Anyway, Brittany hasn’t been all crêpes. There were cookies, too. Ha HA.
And beautiful things - of course there were beautiful things. Like the lovely seaside town of Saint-Malo, with its historic ramparts.
And Mont-Saint-Michel. I mean, look at that…
Mont Saint Michel is one of the most-visited places in France. A site of pilgrimage for centuries, it is a small town built upon an island with a stunning Medieval abbey at the top. For parts of the year it is surrounded by water when the tides come in. In old days, the abbey was only reachable when the tide was out - now there is a bridge that connects it to the mainland. The tides on this day were decidedly less than dramatic, and so the island was never completely, or even partially, surrounded by water. C’est la vie! I don’t think the island was one whit less dramatic simply surrounded by sand.
That said, if we had known the high tide would be so anticlimactic, we perhaps would not have been in such a rush to get to the top of the island. I had been to Mont-Saint-Michel once before and had distinct memories of it being a difficult uphill climb. However, the climb when I was 18 was nothing compared to the climb now that I am 51. It was a struggle. To be fair, it was an unusually hot spring day and we encountered two people who had become overwhelmed by the heat, one of whom was being attended by medics. Still, it was a relief to enter the Benedictine abbey at the top of the island, and let the insulating stones work their cooling magic. The abbey itself is very beautiful, with an unusual double cloister surrounding a grassy square at the very top.

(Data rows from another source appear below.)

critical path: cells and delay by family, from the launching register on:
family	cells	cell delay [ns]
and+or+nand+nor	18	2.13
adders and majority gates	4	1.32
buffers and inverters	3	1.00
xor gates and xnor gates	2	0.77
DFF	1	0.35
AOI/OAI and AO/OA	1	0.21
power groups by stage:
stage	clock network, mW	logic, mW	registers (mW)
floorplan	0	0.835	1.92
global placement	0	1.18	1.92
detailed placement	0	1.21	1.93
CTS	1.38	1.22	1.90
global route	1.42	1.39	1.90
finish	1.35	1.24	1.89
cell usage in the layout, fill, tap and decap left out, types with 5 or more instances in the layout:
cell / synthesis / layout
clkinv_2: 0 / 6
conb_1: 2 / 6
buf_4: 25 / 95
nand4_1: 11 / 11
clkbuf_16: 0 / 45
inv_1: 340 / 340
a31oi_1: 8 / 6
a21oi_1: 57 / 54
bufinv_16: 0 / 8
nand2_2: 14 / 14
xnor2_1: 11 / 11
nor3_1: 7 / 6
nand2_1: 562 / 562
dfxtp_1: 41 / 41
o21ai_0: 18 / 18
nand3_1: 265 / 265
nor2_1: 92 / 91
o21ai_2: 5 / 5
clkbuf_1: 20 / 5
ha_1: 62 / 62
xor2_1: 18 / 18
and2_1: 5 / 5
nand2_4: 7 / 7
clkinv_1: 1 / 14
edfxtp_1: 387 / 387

There is a main street that winds up and down the island, which is usually very crowded and lined with cafes and touristy shops. If you had asked me what I remembered about Mont-Saint-Michel from my first visit there (besides the climb), my answer would have been: I remember this street, and the crowds, and I remember them cooking something in a storefront, and everyone stopping to watch. I don’t remember what they were cooking exactly, but I remember it was a specialty, something you weren’t supposed to be able to get anywhere else.
Omelettes, it turns out. They were cooking omelettes. Specifically les omelettes de la Mère Poulard. The most famous omelettes in France, so it seems - so famous, it is said, that superstition says that if a French presidential candidate visits the island and does not consume Mère Poulard’s omelette, he will lose the election.
Mère Poulard was Annette Poulard (1851-1931), who owned an inn at the base of Mont-Saint-Michel. Mère - which means mother in French - was in this case used in an honorary sense: Mère was the title given to particularly talented female chefs in the 19th century in France. Her omelette is close to a souffle - each one is beaten for a full five minutes before baking over an open fire. They are certainly a sight to behold - fluffy and golden - and it is fun to marvel at the arm strength required by the cooks…but at close to forty dollars each, a splurge. And since I certainly have no plans to run for President of France anytime soon, I thought it was ok to pass.
Mère Poulard’s other specialty, though, was cookies. Sablés Bretonnes, specifically -Breton butter cookies - and they sell them by the tin-full at Mont-Saint-Michel, in a variety of flavors. They are a delight, and each one is stamped with “1888” the year that Mère Poulard opened her inn.
XO
PS - Off to Normandy. I hear they have crêpes there, too. You can’t just quit them cold turkey, you know. It’s dangerous.